§ **WHAT YOU SHOULD DO**
Pick out each line with the word "longest" from the material that follows.
Top of DATA SECTION
### src/rtl/seg_pkg.sv
// Shared constants for the seven-segment scan driver: active-low glyph
// table, the all-dark code and segment bit positions within dispcode.
// Optional feature macro used by the top: SEG_LZ_SUPPRESS_EN.
package seg_pkg;

    // All segments and the decimal point dark (active-low outputs).
    localparam logic [7:0] SEG_OFF = 8'hFF;

    // Bit positions inside dispcode = {dp, g, f, e, d, c, b, a}.
    localparam int SEG_A  = 0;
    localparam int SEG_B  = 1;
    localparam int SEG_C  = 2;
    localparam int SEG_D  = 3;
    localparam int SEG_E  = 4;
    localparam int SEG_F  = 5;
    localparam int SEG_G  = 6;
    localparam int SEG_DP = 7;

    // Active-low glyphs with the decimal point dark.
    localparam logic [7:0] GLYPH_0 = 8'hC0;
    localparam logic [7:0] GLYPH_1 = 8'hF9;
    localparam logic [7:0] GLYPH_2 = 8'hA4;
    localparam logic [7:0] GLYPH_3 = 8'hB0;
    localparam logic [7:0] GLYPH_4 = 8'h99;
    localparam logic [7:0] GLYPH_5 = 8'h92;
    localparam logic [7:0] GLYPH_6 = 8'h82;
    localparam logic [7:0] GLYPH_7 = 8'hF8;
    localparam logic [7:0] GLYPH_8 = 8'h80;
    localparam logic [7:0] GLYPH_9 = 8'h90;
    localparam logic [7:0] GLYPH_A = 8'h88;
    localparam logic [7:0] GLYPH_B = 8'h83;
    localparam logic [7:0] GLYPH_C = 8'hC6;
    localparam logic [7:0] GLYPH_D = 8'hA1;
    localparam logic [7:0] GLYPH_E = 8'h86;
    localparam logic [7:0] GLYPH_F = 8'h8E;

    // Entry [n] holds the glyph for nibble n.
    localparam logic [15:0][7:0] GLYPH_TABLE = {
        GLYPH_F, GLYPH_E, GLYPH_D, GLYPH_C,
        GLYPH_B, GLYPH_A, GLYPH_9, GLYPH_8,
        GLYPH_7, GLYPH_6, GLYPH_5, GLYPH_4,
        GLYPH_3, GLYPH_2, GLYPH_1, GLYPH_0
    };

endpackage

### src/rtl/seg_glyph_rom.sv
// Combinational hex nibble to active-low {g,f,e,d,c,b,a} segment code.
// A single instance is shared by all digits through the scan mux.
module seg_glyph_rom
    import seg_pkg::*;
(
    input  logic [3:0] nibble,
    output logic [6:0] segs
);

    // Table lookup; the decimal point bit is handled by the scanner.
    always_comb begin
        segs = GLYPH_TABLE[nibble][6:0];
    end

endmodule

### src/rtl/seg_scan_driver.sv
// Time-multiplexed common-anode seven-segment driver. Latches a packed
// hex word with per-digit decimal-point and blank masks, scans one digit
// per SCAN_DIV-cycle slot with a one-cycle dark gap at the start of each
// slot, and drives registered active-low anodes and segment codes.
// Optional feature: define SEG_LZ_SUPPRESS_EN for leading-zero blanking.
//
// Capture strobe: load is a single-cycle qualifier with no back-pressure;
// on every rising edge with load=1 and reset=0 the shadow registers take
// data_in/dp_in/blank_in. Reset has priority over load.
module seg_scan_driver
    import seg_pkg::*;
#(
    parameter int N_DIGITS = 4,
    parameter int SCAN_DIV = 100000
) (
    input  logic                    clk,
    input  logic                    reset,
    input  logic                    load,
    input  logic [4*N_DIGITS-1:0]   data_in,
    input  logic [N_DIGITS-1:0]     dp_in,
    input  logic [N_DIGITS-1:0]     blank_in,
    output logic [N_DIGITS-1:0]     an,
    output logic [7:0]              dispcode,
    output logic                    frame_tick
);

    localparam int PCNT_W = $clog2(SCAN_DIV);
    localparam int IDX_W  = (N_DIGITS > 1) ? $clog2(N_DIGITS) : 1;
    localparam logic [PCNT_W-1:0] PCNT_LAST = PCNT_W'(SCAN_DIV - 1);
    localparam logic [IDX_W-1:0]  IDX_LAST  = IDX_W'(N_DIGITS - 1);

    logic [4*N_DIGITS-1:0] data_q;
    logic [N_DIGITS-1:0]   dp_q;
    logic [N_DIGITS-1:0]   blank_q;

    logic [PCNT_W-1:0]     pcnt;
    logic [IDX_W-1:0]      idx;

    logic [N_DIGITS-1:0]   lz_mask;

    logic [3:0]            nib_sel;
    logic                  dp_sel;
    logic                  blank_sel;
    logic                  lz_sel;
    logic [N_DIGITS-1:0]   an_sel;
    logic [6:0]            glyph_segs;

    logic [N_DIGITS-1:0]   an_next;
    logic [7:0]            disp_next;
    logic                  slot_end;
    logic                  frame_end;

    assign slot_end  = (pcnt == PCNT_LAST);
    assign frame_end = slot_end && (idx == IDX_LAST);

    // Shadow registers: the display only ever reads these.
    always_ff @(posedge clk) begin
        if (reset) begin
            data_q  <= '0;
            dp_q    <= '0;
            blank_q <= '0;
        end else if (load) begin
            data_q  <= data_in;
            dp_q    <= dp_in;
            blank_q <= blank_in;
        end
    end

    // Slot prescaler and digit index; index steps on the last slot cycle.
    always_ff @(posedge clk) begin
        if (reset) begin
            pcnt <= '0;
            idx  <= '0;
        end else begin
            if (slot_end) begin
                pcnt <= '0;
                if (idx == IDX_LAST) begin
                    idx <= '0;
                end else begin
                    idx <= idx + 1'b1;
                end
            end else begin
                pcnt <= pcnt + 1'b1;
            end
        end
    end

`ifdef SEG_LZ_SUPPRESS_EN
    logic still_leading;

    // Leading-zero mask: walk down from the top digit while nibbles are
    // zero with no decimal point; digit 0 is always shown.
    always_comb begin
        lz_mask       = '0;
        still_leading = 1'b1;
        for (int k = N_DIGITS - 1; k >= 1; k--) begin
            if (still_leading && (data_q[4*k +: 4] == 4'h0) && !dp_q[k]) begin
                lz_mask[k] = 1'b1;
            end else begin
                still_leading = 1'b0;
            end
        end
    end
`else
    assign lz_mask = '0;
`endif

    // Select the active digit's shadow fields and its anode pattern.
    always_comb begin
        nib_sel   = '0;
        dp_sel    = 1'b0;
        blank_sel = 1'b0;
        lz_sel    = 1'b0;
        an_sel    = '1;
        for (int k = 0; k < N_DIGITS; k++) begin
            if (idx == IDX_W'(k)) begin
                nib_sel   = data_q[4*k +: 4];
                dp_sel    = dp_q[k];
                blank_sel = blank_q[k];
                lz_sel    = lz_mask[k];
                an_sel[k] = 1'b0;
            end
        end
    end

    seg_glyph_rom u_glyph_rom (
        .nibble (nib_sel),
        .segs   (glyph_segs)
    );

    // Next output values: dark gap on the slot's first cycle, else glyph.
    always_comb begin
        an_next   = (pcnt == '0) ? '1 : an_sel;
        disp_next = SEG_OFF;
        if ((pcnt != '0) && !blank_sel && !lz_sel) begin
            disp_next         = {1'b1, glyph_segs};
            disp_next[SEG_DP] = ~dp_sel;
        end
    end

    // Registered pin outputs.
    always_ff @(posedge clk) begin
        if (reset) begin
            an         <= '1;
            dispcode   <= SEG_OFF;
            frame_tick <= 1'b0;
        end else begin
            an         <= an_next;
            dispcode   <= disp_next;
            frame_tick <= frame_end;
        end
    end

endmodule

### config.mk
export PLATFORM = sky130hd
export DESIGN_NAME = seg_scan_driver
export DESIGN_NICKNAME = d
export VERILOG_FILES = /design/src/rtl/seg_pkg.sv /design/src/rtl/seg_glyph_rom.sv /design/src/rtl/seg_scan_driver.sv
export SDC_FILE = /design/constraint.sdc
export NUM_CORES = 1
export LEC_CHECK = 0
export ABC_AREA = 1
export BUFFER_PORTS_ARGS = -buffer_cell sky130_fd_sc_hd__buf_2
export CORE_UTILIZATION = 55
export CTS_CLUSTER_DIAMETER = 200
export DETAILED_ROUTE_END_ITERATION = 16
export PLACE_DENSITY = 0.77
export SYNTH_ARGS = -nofsm -noshare
export SYNTH_HDL_FRONTEND = slang
export SYNTH_SLANG_ARGS = --single-unit
export TNS_END_PERCENT = 30
### constraint.sdc
create_clock -name clk -period 2.1 [get_ports clk]
set_input_delay 0.525 -clock clk [delete_from_list [all_inputs] [get_ports clk]]
set_output_delay 0.525 -clock clk [all_outputs]
set_load 0.01 [all_outputs]
Word-level counts from Yosys, hierarchy flattened --
Memories as Yosys holds them, arrays and structs flattened. A register that Yosys moved wholly into a read port is not among the register bits. Cells that the tools add are included.
Cells by class: add/sub/neg operators 2, order comparisons 1, equal/unequal tests 4, multiplexer cells 18, bitwise operators 2, reduce and logical (&&, ||, !) cells 9
Operator list (number):
- $add 17x1->17 const B | 1
- $eq 17x17->1 const B | 1
- $logic_not 17->1 | 1
- $reduce_bool 17->1 | 1
- $mux 4 | 4
- $mux 1 | 12
- $mux 7 | 1
- $reduce_or 2->1 | 3
- $lt 4x5->1 const B | 1
- $eq 2x2->1 const B | 2
- $add 2x1->2 const B | 1
- $eq 2x1->1 const B | 1
- $logic_and 1x1->1 | 2
- $logic_not 2->1 | 1
- $mux 2 | 1
- $not 1->1 | 2
- $logic_not 1->1 | 1
Word-level totals: register bits 56, ROM bits 128, output and inout bits 13, logic and storage cells 45, memories kept 1
Memories:
- (name not given) | depth 16, bits a word 8, read ports 1, clocked after Yosys merged registers in 1, write ports 0, line seg_glyph_rom.sv:12 | segs = GLYPH_TABLE[nibble][6:0];

Logic depth before layout (Yosys ltp) --
depth after elaboration 9, depth in mapped cells 13, depth with buffers taken out 13

Cells and area by module --
From an unflattened synthesis, not the netlist that was laid out.
Unflattened totals: cells, all modules 398, area total of the unflattened synthesis 2747.6 µm²
By module, submodules not included:
- seg_scan_driver | times used 1, cells each 349, area each 2473.6 µm², seq. area each 1121.1 µm²
- seg_glyph_rom | times used 1, cells each 49, area each 274.0 µm², seq. area each 0.0 µm²

Least setup slack after synthesis --
OpenSTA, ideal clock, no wires.
kind register to register, start register idx[0], end register dispcode[3], arrival time 1.696 ns, data required time 1.980 ns, setup slack 0.283 ns, stages on the path, launching flop included 12, buffers on the path 0, clock period less this slack 1.817 ns, cells stage by stage dfxtp_1 -> inv_1 -> ha_1 -> a21oi_1 -> nand2_1 -> a21boi_2 -> inv_1 -> ha_1 -> nand3_1 -> nand3_1 -> nand2_1 -> nand2_1
Between the ends: cells in the longest elaborated chain, start to end 9, elaborated cells between the ends (all ways) 16, those cells by class eq/ne: 3; mux: 8; bitwise: 1; reduce/logical: 4
RTL lines:
- from (decl) | line seg_scan_driver.sv:37 | logic [IDX_W-1:0] idx;
- from (signal assigned) | line seg_scan_driver.sv:80 | idx <= idx + 1'b1;
- $logic_not 2->1 | line seg_scan_driver.sv:116 | if (idx == IDX_W'(k)) begin
- $mux 1 (4 in a row) | line seg_scan_driver.sv:116
- $logic_not 1->1 | line seg_scan_driver.sv:135 | if ((pcnt != '0) && !blank_sel && !lz_sel) begin
- $logic_and 1x1->1 | line seg_scan_driver.sv:135
- $not 1->1 (no line)
- $reduce_or 2->1 (no line)
- to (decl) | line seg_scan_driver.sv:23 | output logic [7:0] dispcode,
Several ways; a longest one is shown, not always the timed one. A chain may end at the register's enable or synchronous reset.

Worst setup path after layout --
start register idx[1], end register dispcode[3]
The elaborated chain is that of the path after synthesis.

==> run metrics <==
Fin Setup TNS 0 ns; internal power 1.55 mW; FP Rows 25; post-synth top area cell dfxtp_1; clk slew on worst S/H paths about 0.090 ns; CTS Buf Count 5; pre-CTS setup slack 0.143 ns; min Tclk post-route around 1.9 ns; Startpoint Class flip-flop; register area 0.00112 sq mm; clk sinks 56; pin count of the biggest net entering global routing 21; clk_lat worst skew 0.30 ns; FMAX around 0.52 GHz; Antenna Nets Post-Route 0; # hold bufs at CTS 0; Port Buffers 39; VDD IR max 0.321 mV; crit-path max FO 7; Die Width 73.1 um; Inserted Diodes 0; GRT Total Usage 23.9%; synth unique cells 31; vias in the first global route 2257; Seq pwr share approximately 56%; switch share roughly 24%; average wire per standard cell 12.0 um; DRT Pass-1 Iters 4; fin worst setup slack between 0.15 and 0.2 ns; Non-Filler Instances 494; Placed Area 0.00304 sq mm; top cells by area, synth dfxtp_1 (40%), nor2_1 (9.6%), nand2_1 (9.2%), nand3_1 (6.1%), ha_1 (5.4%); CTS tree built; via count 2541; Comb pwr share about 12%; period utilisation layout 91.1%; WP data arrival 2.11 ns; Crit path required time 2.30 ns; worst relative slew slack 60.3%; Area Growth Syn to Fin 13.3%; Seq cells post-synth 56; initial antenna violation count 0; WS Path Type flip-flop to flip-flop; dpl hpwl approximately 4500 um; CTS root buf clkbuf_8; Die H 73.1 um; CP Cell Sequence inv_1, ha_2, inv_2, nand3_1, nand2_1, a21boi_2, inv_1, ha_1, nand3_1, nand3_1, nand2_1, nand2_1; CTS resizes 0; post-route cell area between 0.003 and 0.004 sq mm; GPL Wtd Cong 0.972; Worst Tran Pin Value 0.595 ns; Max stage delay on crit path roughly 0.34 ns; final setup violation count 0; status complete, no violations; Final Hold Fails 0; Ys Warns 0; core area 0.00479 sq mm; path category of the worst min-delay check input pin to flip-flop; Syn Std Cell Area approximately 0.0028 sq mm; Final nets 467; Slew Limit Fails 0; Top Ports 40; Seq/Total Area, Yosys 40.3%; placed insts 488; post-synth net total 426; Mapped Avg Cell Area 7.19 sq um; total gr overflow 0; first-pass GRT wire length 9870 um; RSZ-0062 raised after global routing false; Max-cap violations 0; P per Cell Area 647 mW/mm^2; Filler Cells Inserted about 450; Setup Fix Bufs, Post-CTS 0; CP Capture Type flip-flop; DRC 0; vias per cell between 5 and 6; final WL 5920 um; Psw 0.492 mW; H-tree depth 2; critical path's slowest cell dfxtp_1; multi-input logic area roughly 0.0014 sq mm; Post-Route Skew about 0.0057 ns; clock buffer depth 2; P_leak approximately 1.3 nW; Die Area 0.00535 sq mm; Clk pwr share 32.8%; share of post-route cells with drive strength above 1 around 20%; Starting DRT DRC Count 144; FF-to-FF setup slack between 0.15 and 0.2 ns; Yosys top cell area share 40.3%; synthesized instance count ~390; Initial Util 58.2%; Power Total between 2 and 2.5 mW
### src/rtl/leading_one_normalizer_pipe_encoder.sv
// Combinational one-position encoder.
//   data : operand
//   mode : MODE_LEAD -> index of highest set bit, MODE_TRAIL -> index of lowest set bit
//   loc  : detected index (0 when data is all zeros)
//   zero : data is all zeros
module one_position_encoder
  import leading_one_normalizer_pipe_pkg::*;
#(
  parameter  int unsigned WIDTH = 50,
  localparam int unsigned LOC_W = clog2(WIDTH)
) (
  input  logic [WIDTH-1:0] data,
  input  mode_e            mode,
  output logic [LOC_W-1:0] loc,
  output logic             zero
);

  // Scan order is chosen so the last hit wins: ascending for the highest
  // set bit, descending for the lowest.
  always_comb begin
    loc  = '0;
    zero = ~|data;
    for (int unsigned i = 0; i < WIDTH; i++) begin
      if (mode == MODE_LEAD) begin
        if (data[i]) loc = LOC_W'(i);
      end else begin
        if (data[WIDTH-1-i]) loc = LOC_W'(WIDTH-1-i);
      end
    end
  end

endmodule

### src/rtl/leading_one_normalizer_pipe.sv
// Two-stage pipelined normaliser with valid/ready on both sides.
// Stage 1 registers the operand with its leading/trailing-one location;
// stage 2 registers the shift amount and the normalised operand.
//   i_clk, i_rst_n             : clock (rising edge), async active-low reset
//   i_in_valid / o_in_ready    : input handshake
//   i_data, i_mode             : operand and mode (0 lead/left-align, 1 trail/right-align)
//   o_out_valid / i_out_ready  : output handshake
//   o_location, o_shamt        : detected bit index and applied shift
//   o_shifted, o_zero          : normalised operand, operand-was-zero flag
module leading_one_normalizer_pipe
  import leading_one_normalizer_pipe_pkg::*;
#(
  parameter  int unsigned WIDTH = 50,
  localparam int unsigned LOC_W = clog2(WIDTH)
) (
  input  logic             i_clk,
  input  logic             i_rst_n,
  input  logic             i_in_valid,
  output logic             o_in_ready,
  input  logic [WIDTH-1:0] i_data,
  input  logic             i_mode,
  output logic             o_out_valid,
  input  logic             i_out_ready,
  output logic [LOC_W-1:0] o_location,
  output logic [LOC_W-1:0] o_shamt,
  output logic [WIDTH-1:0] o_shifted,
  output logic             o_zero
);

  // Reset asserts asynchronously, releases on a clock edge two cycles later.
  logic [1:0] rst_sync;
  logic       rst_int_n;

  always_ff @(posedge i_clk or negedge i_rst_n) begin
    if (!i_rst_n) rst_sync <= '0;
    else          rst_sync <= {rst_sync[0], 1'b1};
  end

  assign rst_int_n = rst_sync[1];

  // Handshake
  logic s1_valid;
  logic s2_valid;
  logic adv1;
  logic adv2;

  assign adv2       = !s2_valid || i_out_ready;
  assign adv1       = !s1_valid || adv2;
  assign o_in_ready = adv1;

  // Stage 1
  mode_e            in_mode;
  logic [LOC_W-1:0] in_loc;
  logic             in_zero;

  assign in_mode = mode_e'(i_mode);

  one_position_encoder #(.WIDTH(WIDTH)) u_encoder (
    .data (i_data),
    .mode (in_mode),
    .loc  (in_loc),
    .zero (in_zero)
  );

  logic [WIDTH-1:0] s1_data;
  mode_e            s1_mode;
  logic [LOC_W-1:0] s1_loc;
  logic             s1_zero;

  always_ff @(posedge i_clk or negedge rst_int_n) begin
    if (!rst_int_n) begin
      s1_valid <= 1'b0;
      s1_data  <= '0;
      s1_mode  <= MODE_LEAD;
      s1_loc   <= '0;
      s1_zero  <= 1'b0;
    end else if (adv1) begin
      s1_valid <= i_in_valid;
      if (i_in_valid) begin
        s1_data <= i_data;
        s1_mode <= in_mode;
        s1_loc  <= in_loc;
        s1_zero <= in_zero;
      end
    end
  end

  // Stage 2: shift amount and barrel shift from stage-1 contents.
  // A zero operand in lead mode shifts by WIDTH-1, which still yields zero.
  logic [LOC_W-1:0] s1_shamt;
  logic [WIDTH-1:0] s1_shifted;

  always_comb begin
    s1_shamt   = '0;
    s1_shifted = '0;
    if (s1_mode == MODE_LEAD) begin
      s1_shamt   = LOC_W'(WIDTH - 1) - s1_loc;
      s1_shifted = s1_data << s1_shamt;
    end else begin
      s1_shamt   = s1_loc;
      s1_shifted = s1_data >> s1_shamt;
    end
  end

  logic [LOC_W-1:0] s2_loc;
  logic [LOC_W-1:0] s2_shamt;
  logic [WIDTH-1:0] s2_shifted;
  logic             s2_zero;

  always_ff @(posedge i_clk or negedge rst_int_n) begin
    if (!rst_int_n) begin
      s2_valid   <= 1'b0;
      s2_loc     <= '0;
      s2_shamt   <= '0;
      s2_shifted <= '0;
      s2_zero    <= 1'b0;
    end else if (adv2) begin
      s2_valid <= s1_valid;
      if (s1_valid) begin
        s2_loc     <= s1_loc;
        s2_shamt   <= s1_shamt;
        s2_shifted <= s1_shifted;
        s2_zero    <= s1_zero;
      end
    end
  end

  assign o_out_valid = s2_valid;
  assign o_location  = s2_loc;
  assign o_shamt     = s2_shamt;
  assign o_shifted   = s2_shifted;
  assign o_zero      = s2_zero;

endmodule

### config.mk
export PLATFORM = sky130hd
export DESIGN_NAME = leading_one_normalizer_pipe
export DESIGN_NICKNAME = d
export VERILOG_FILES = /design/src/rtl/leading_one_normalizer_pipe_pkg.sv /design/src/rtl/leading_one_normalizer_pipe_encoder.sv /design/src/rtl/leading_one_normalizer_pipe.sv
export SDC_FILE = /design/constraint.sdc
export NUM_CORES = 1
export LEC_CHECK = 0
export ABC_AREA = 1
export CORE_MARGIN = 5
export CORE_UTILIZATION = 42
export CTS_CLUSTER_DIAMETER = 80
export DETAILED_ROUTE_END_ITERATION = 12
export SLEW_MARGIN = 20
export SYNTH_ARGS = -nofsm -noshare
export SYNTH_HDL_FRONTEND = slang
export SYNTH_SLANG_ARGS = --single-unit
### constraint.sdc
create_clock -name i_clk -period 4.36 [get_ports i_clk]
set_input_delay 0.872 -clock i_clk [delete_from_list [all_inputs] [get_ports i_clk]]
set_output_delay 0.872 -clock i_clk [all_outputs]
set_load 0.02 [all_outputs]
Bottom of DATA SECTION
§ **REPLY**
Between the ends: cells in the longest elaborated chain, start to end 9, elaborated cells between the ends (all ways) 16, those cells by class eq/ne: 3; mux: 8; bitwise: 1; reduce/logical: 4
Several ways; a longest one is shown, not always the timed one. A chain may end at the register's enable or synchronous reset.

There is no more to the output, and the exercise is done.